#### INFORMATION GIVEN

$ cat ./config.mk
export PLATFORM = sky130hd
export DESIGN_NAME = memctl
export DESIGN_NICKNAME = memctl
export VERILOG_FILES = /design/flow/design.v
export SDC_FILE = /design/flow/constraint.sdc
export NUM_CORES = 4
export LEC_CHECK = 1
export CORE_AREA = 10 10 102 102
export DIE_AREA = 0 0 112 112
$ cat ./constraint.sdc
current_design memctl

set clk_period 1.0
set clk_io_pct 0.2

create_clock -name clk0 -period $clk_period [get_ports {clk}]

set non_clock_inputs [all_inputs -no_clocks]
set_input_delay [expr $clk_period * $clk_io_pct] -clock clk0 $non_clock_inputs
set_output_delay [expr $clk_period * $clk_io_pct] -clock clk0 [all_outputs]
$ cat ./design.v
`timescale 1ns / 1ps
module memctl(
	input wire clk,
	input wire rstn,
	input wire we,
	input wire en,
	input wire [15:0] addr,
	input wire [15:0] data_in,
	output wire [15:0] data_out,
	output wire [31:0] bram_addr,
	input wire [31:0] bram_data_in,
	output wire [31:0] bram_data_out,
	output wire bram_en,
	output wire [3:0] bram_we
	);
	reg [31:0] bram_data_t;
	reg [31:0] bram_data_wr;
	assign bram_data_out = bram_data_wr;
	assign bram_addr[15:0] = addr[15:0];
	assign bram_en = en;
	assign bram_we = we ? 4'b1100 : 4'b0;
	assign data_out = en ? bram_data_t[15:0] : 16'bz;
	always @(posedge clk) begin
		if (!rstn) begin
			bram_data_t <= 32'b0;
			bram_data_wr = 32'b0;
		end else begin
			bram_data_t <= { bram_data_in[7:0], bram_data_in[15:8] };
			bram_data_wr <= { data_in[7:0], data_in[15:8], 16'b0 };
		end
	end
endmodule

########

_DIRECTIONS FOR THIS TASK_
Filter the listing down to the lines holding the word "expr", and return those.

_RESULT OF THE TASK_
set_input_delay [expr $clk_period * $clk_io_pct] -clock clk0 $non_clock_inputs
set_output_delay [expr $clk_period * $clk_io_pct] -clock clk0 [all_outputs]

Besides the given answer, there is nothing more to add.